The U.S. carried out 63 airstrikes against al-Shabab in 2019 and 53 airstrikes in 2020.

Another seven airstrikes were launched in the first two-and-a-half weeks of 2021, before former U.S. President Donald Trump left office.

U.S. officials explained the slowdown by citing on a Biden administration review of the military’s airstrike policy. Still it, sparked concern among senior Somali officials, causing some to warn the change would allow al-Shabab “to come out of hiding.”

Since then, Somali officials have repeatedly called for the resumption of U.S. airstrikes.

Somali Army spokesman Colonel Ali Hashi Abdinur told VOA earlier this week he hoped the U.S. would resume the strikes, especially to target the al-Qaida-linked fighters in areas where the Somali infantry can’t reach.

“We have good cooperation and collaboration with the U.S.,” he said. “There are hard-to-reach areas in the forests where the airstrikes used to target their leaders.”

Somali officials have also said they would like to see expanded support from the U.S., not just airstrikes.

Last week, the U.S. military gave Somali special forces six armored personnel carriers (APCs), doubling the number of vehicles capable of protecting their elite Danab units from improvised explosive devices (IEDs).

But Somali military officials say they need more.

“We have AK-47s (automatic rifles),” one senior Somali military officer told VOA. “We need extra weapons like heavy machine guns, mortars … RPG (rocket-propelled grenades).”

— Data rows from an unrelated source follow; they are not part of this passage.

==> trial 51: inputs <==
// seq_mult
module seq_mult(d, done, clk, a, b, go, reset);
  parameter n=32, log2n=5;
  output [2*n-1:0] d;
  output reg done;
	input clk;
	input [n-1:0] a, b;
	input go, reset;
	reg c;
	reg [n-1:0] p, q, m;
	reg [log2n:0]count;
	reg [n:0] sum;
	reg [log2n:0] count_n;
	always @(posedge clk, posedge reset)
		if(reset == 1) begin
			done <= 0;
		end
    else if(reset == 0) begin
			if(go) begin
				c <= 0;
        p <= 0;
				q <= a;
				m <= b;
				done <= 0;
				count <= n;
      end
			else if (!done) begin
				if (q[0] == 0) begin
					sum = 0 + p; 
				end
				else begin
					sum = m + p; 
				end
				{c,p,q} <= {sum,q} >> 1;
				count_n = count - 1;
				count <= count_n;
				if (count_n == 0) begin
					done <= 1;
				end
			end
		end
	assign d = {p,q};
endmodule
Settings: LEC_CHECK=0, ABC_AREA=1, CAP_MARGIN=10, CORE_MARGIN=2, CORE_UTILIZATION=72, GPL_TIMING_DRIVEN=1, MAX_ROUTING_LAYER=met5, MIN_ROUTING_LAYER=met1, PLACE_DENSITY=0.64, SETUP_SLACK_MARGIN=-0.06, SLEW_MARGIN=25, TNS_END_PERCENT=95; clock period 2.22 ns.
run.sh (not shown) runs the stock make flow with config.mk's settings and CLKGATE_MAP_FILE=.
==> trial 87 (differences from trial 51) <==
Settings changed: CAP_MARGIN 10 to 20, CORE_UTILIZATION 72 to 66, GPL_TIMING_DRIVEN 1 to not set, MAX_ROUTING_LAYER met5 to not set, MIN_ROUTING_LAYER met1 to not set, PLACE_DENSITY 0.64 to not set, PLACE_DENSITY_LB_ADDON set to 0.01, SETUP_SLACK_MARGIN -0.06 to not set, SLEW_MARGIN 25 to 20, TNS_END_PERCENT 95 to not set.
==> flow/constraint.sdc (replaced) <==
create_clock -name core_clock -period 2.36 [get_ports {clk}]
set_input_delay 0.4720 -clock core_clock [delete_from_list [all_inputs] [get_ports {clk}]]
set_output_delay 0.4720 -clock core_clock [all_outputs]
set_load 0.01 [all_outputs]
==> results <==
- Trial 87 reached the layout checks and failed them: negative setup slack. Trial 51 ended with an error in global routing, error DPL-0038.
- Between trial 51 and trial 87, the lower die size is in trial 51 (gap 8.0%, measured against trial 87).
- In synthesized cell count, trial 51 and trial 87 do not differ.
- Area after synthesis is the same in trial 51 and trial 87.

==> trial 36 <==
Starting RTL as in the previous note.
==> flow/design.v (excerpt) <==
module seq_mult(d, done, clk, a, b, go, reset);
  parameter n=32, log2n=5;
  output [2*n-1:0] d;
  output reg done;
	input clk;
	input [n-1:0] a, b;
	input go, reset;
	reg c;
	reg [n-1:0] p, q, m;
	reg [log2n:0]count;
	reg [n:0] sum;
	reg [log2n:0] count_n;
	always @(posedge clk, posedge reset)
		if(reset == 1) begin
			done <= 0;
		end
    else if(reset == 0) begin
			if(go) begin
				c <= 0;
        p <= 0;
				q <= a;
				m <= b;
				done <= 0;
				count <= n;
      end
			else if (!done) begin
				if (q[0] == 0) begin
					sum = 0 + p; 
				end
				else begin
					sum = m + p; 
				end
				{c,p,q} <= {sum,q} >> 1;
				count_n = count - 1;
				count <= count_n;
				if (count_n == 0) begin
					done <= 1;
				end
			end
		end
	assign d = {p,q};
endmodule
Settings: LEC_CHECK=0, CAP_MARGIN=20, CORE_MARGIN=2, CORE_UTILIZATION=72, CTS_CLUSTER_SIZE=24, PLACE_DENSITY_LB_ADDON=0.04, SETUP_SLACK_MARGIN=0.69, SLEW_MARGIN=20; clock period 2.3 ns.
==> inputs of trial 15, as changes to trial 36 <==
--- a/flow/config.mk
+++ b/flow/config.mk
@@ -9,6 +9,6 @@
 export CORE_MARGIN = 2
-export CORE_UTILIZATION = 72
-export CTS_CLUSTER_SIZE = 24
-export PLACE_DENSITY_LB_ADDON = 0.04
-export SETUP_SLACK_MARGIN = 0.69
+export CORE_UTILIZATION = 66
+export CTS_CLUSTER_DIAMETER = 354
+export CTS_CLUSTER_SIZE = 41
+export PLACE_DENSITY = 0.6
 export SLEW_MARGIN = 20
==> flow/constraint.sdc (replaced) <==
create_clock -name core_clock -period 3.1 [get_ports {clk}]
set_input_delay 0.6200 -clock core_clock [delete_from_list [all_inputs] [get_ports {clk}]]
set_output_delay 0.6200 -clock core_clock [all_outputs]
set_load 0.01 [all_outputs]
==> inputs of trial 32, as changes to trial 36 <==
--- a/flow/config.mk
+++ b/flow/config.mk
@@ -9,6 +9,6 @@
 export CORE_MARGIN = 2
-export CORE_UTILIZATION = 72
-export CTS_CLUSTER_SIZE = 24
-export PLACE_DENSITY_LB_ADDON = 0.04
-export SETUP_SLACK_MARGIN = 0.69
+export CORE_UTILIZATION = 66
+export CTS_CLUSTER_SIZE = 38
+export HOLD_SLACK_MARGIN = -0.09
+export PLACE_DENSITY = 0.6
 export SLEW_MARGIN = 20
==> flow/constraint.sdc (replaced) <==
create_clock -name core_clock -period 2.77 [get_ports {clk}]
set_input_delay 0.5540 -clock core_clock [delete_from_list [all_inputs] [get_ports {clk}]]
set_output_delay 0.5540 -clock core_clock [all_outputs]
set_load 0.01 [all_outputs]
==> results <==
item                                                                                trial 36                   trial 15                   trial 32
Post-layout worst setup margin                                                             -                     101 ps                   -59.4 ps
Port buffer count                                                                          -                        131                        131
Share of the core filled with cells                                                        -                      86.8%                      88.8%
Fin nets                                                                                   -                        727                        746
Status                                                                        did not finish             finished clean            failed layout checks
Stage where the flow stopped                                 global placement (3_3_place_gp)                          -                          -
Reasons for failing layout checks                                                          -                          -       negative setup slack
Cell with the biggest individual delay on the critical path                                -  sky130_fd_sc_hd__edfxtp_1  sky130_fd_sc_hd__edfxtp_1
Clk pwr                                                                                    -                   0.933 mW                   0.940 mW
Number of buffers outside the clock class in the layout                                    -                        140                        159
Amount of wire on met2 after detailed routing                                              -                    8410 um                    8970 um
Number of multi-input logic gates                                                          -                        360                        360
Number of gates on the worst path with buffers counted                                     -                          9                          9
Horizontal die dimension                                                             94.2 um                    98.2 um                    98.2 um
Worst-case clock skew                                                                      -                    6.47 ps                    11.2 ps
Worst Reg2Reg Path Length in Cells                                                         -                          9                          9
Global-route wire length before repair                                                     -                   26500 um                   27500 um
Placed Cells incl. Taps                                                                    -                        722                        736
Power figures rest on the tool's default switching activity, not on a simulated workload.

“We also need medical support, uniform, camps for troops to sleep and rest, and rations,” he added.

Top U.S. military commanders have likewise warned about the growing danger, some admitting that the decision by the Trump administration to pull out almost all U.S. forces from Somalia has made the situation worse.

“Since that time, we have been commuting to work,” AFRICOM commander General Stephen Townsend told lawmakers this past April. “There’s no denying the reposition of forces outside Somalia has introduced new layers of complexity and risk.”

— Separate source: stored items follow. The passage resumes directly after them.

// SP_wocg
module SP_wocg(
	clk,
	rst_n,
	in_valid,
	in_data,
	in_mode,
	out_valid,
	out_data
);
input clk, rst_n, in_valid;
input [2:0] in_mode;
input [8:0] in_data;
output reg out_valid;
output reg [8:0] out_data;
genvar idx;
integer i;
localparam IDLE = 4'b0000;
localparam INV  = 4'b0001;
localparam MUL  = 4'b0010;
localparam SORT = 4'b0100;
localparam SUM  = 4'b1000;
reg [3:0] cur_state,next_state;
reg [4:0] cnt;
reg [2:0] cnt_data;
reg [8:0] data_temp;
reg [10:0] data_sum [0:5]; 
reg [2:0] mode_r;
wire idle_state = cur_state == IDLE;
wire inv_in_valid  = cur_state[0] && cnt < 6;
wire mul_in_valid  = cur_state[1] && cnt < 6;
wire sort_in_valid = cur_state[2] && cnt < 6;
wire sum_in_valid  = cur_state[3] && cnt < 6;
wire inv_out_valid,mul_out_valid,sort_out_valid;
wire [8:0] inv_out_data,mul_out_data,sort_out_data;
wire [8:0] sum_mod_out_w;   
wire inv_done  = cur_state[0] && cnt == 'd18;
wire mul_done  = cur_state[1] && cnt == 'd12;
wire sort_done = cur_state[2] && cnt == 'd11;
reg  sum_done ;
wire mode0_cnt_flag = cur_state[3] && mode_r == 'd0 && cnt == 'd5;
always @(posedge clk or negedge rst_n) begin
	if (!rst_n) begin
		cur_state <= IDLE;
	end
	else begin
		cur_state <= next_state;
	end
end
always @(*) begin
	case(cur_state)
		IDLE : next_state = in_valid  ? in_mode[0] ? INV : in_mode[1] ? MUL : in_mode[2] ? SORT : SUM : IDLE;
		INV  : next_state = inv_done  ? mode_r[1] ? MUL : mode_r[2] ? SORT : SUM : INV;
		MUL  : next_state = mul_done  ? mode_r[2] ? SORT : SUM : MUL;
		SORT : next_state = sort_done ? SUM : SORT;
		SUM  : next_state = sum_done  ? IDLE : SUM;
		default : next_state = IDLE;
	endcase
end
always @(*) begin 
	if(cur_state[3]) begin
		if(mode_r == 'd0) sum_done = cnt == 'd12;
		else sum_done = cnt == 'd7;
	end
	else sum_done = 0;
end
always @(posedge clk or negedge rst_n) begin
	if (!rst_n) begin
		cnt <= 'd0;
	end
  ...
For scale: roughly 8400 cells after synthesis, about 520 flip-flops, ~25 I/O pins, roughly 60000 um2 of cells after synthesis.
clock: 5.07 ns
lec_check: 0
abc_area: 1
cap_margin: 10
cell_pad_in_sites_global_placement: 0
core_margin: 2
core_utilization: 72
cts_cluster_diameter: 188
cts_cluster_size: 37
hold_slack_margin: 0.3
place_density: 0.35
setup_slack_margin: 0.6
slew_margin: 20
synth_memory_max_bits: 16384
run.sh (not shown) runs the stock make flow with config.mk's settings and CLKGATE_MAP_FILE=.
The starting point died in global routing.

“Our understanding of what’s happening in Somalia is less now than it was when we were there on the ground,” he added.

In the meantime, AFRICOM has been trying to make do, sending troops into Somalia for periodic training missions to supplement about 100 troops now working mostly out of the U.S. Embassy.

AFRICOM officials have also made their final recommendations regarding troop numbers in Somalia and all of Africa as part of the Pentagon’s ongoing force posture review, which is expected to wrap up around the end of August.

For now, however, warnings about the danger posed by al-Shabab continue to abound.

“Al-Shabab still enjoys a lot of freedom of action,” Vice Admiral Hervé Bléjean, director-general of the European Union Military Staff, said at a virtual defense forum last month. “You can really feel the atmosphere of the insecurity there.”

Yet there is some disagreement as to whether airstrikes, whether carried out by the U.S. or others, are the solution.

Records kept by the Armed Conflict Location and Event Data Project (ACLED), a U.S.-based nonprofit research group, suggest that the danger to civilians in Somalia from al-Shabab actually decreased in the absence of airstrikes.

ACLED said it found 155 incidents in which al-Shabab targeted civilians in the six months before Biden took office, and just 90 in the six months after he became president.

One former Danab officer, speaking on the condition of anonymity, also questions the dependency on airstrikes, even though he told VOA that “there is nothing that al-Shabab hates more.”

The officer said U.S. airstrikes have killed about 100 of the terror group’s commanders, including former leaders Ahmed Abdi Godane and Aden Hashi Ayro, almost to no avail.

“The strategy has failed,” he said. “We need to change the training. We need to change the dynamics and training. We have to have mobile forces, prepare the forces for guerrilla war, good at shooting.”

An Africa Union official who asked not to be identified because he does not have authorization to speak to media agreed.

“Airstrikes cannot have an impact until the ground forces are effective,” the official said. “Until you cripple the command and control, their capacity to regroup, to be organized to be led — that is when the airstrikes will be effective.”

“But they still have leaders replaced, so what you are doing is quite minimal,” he added.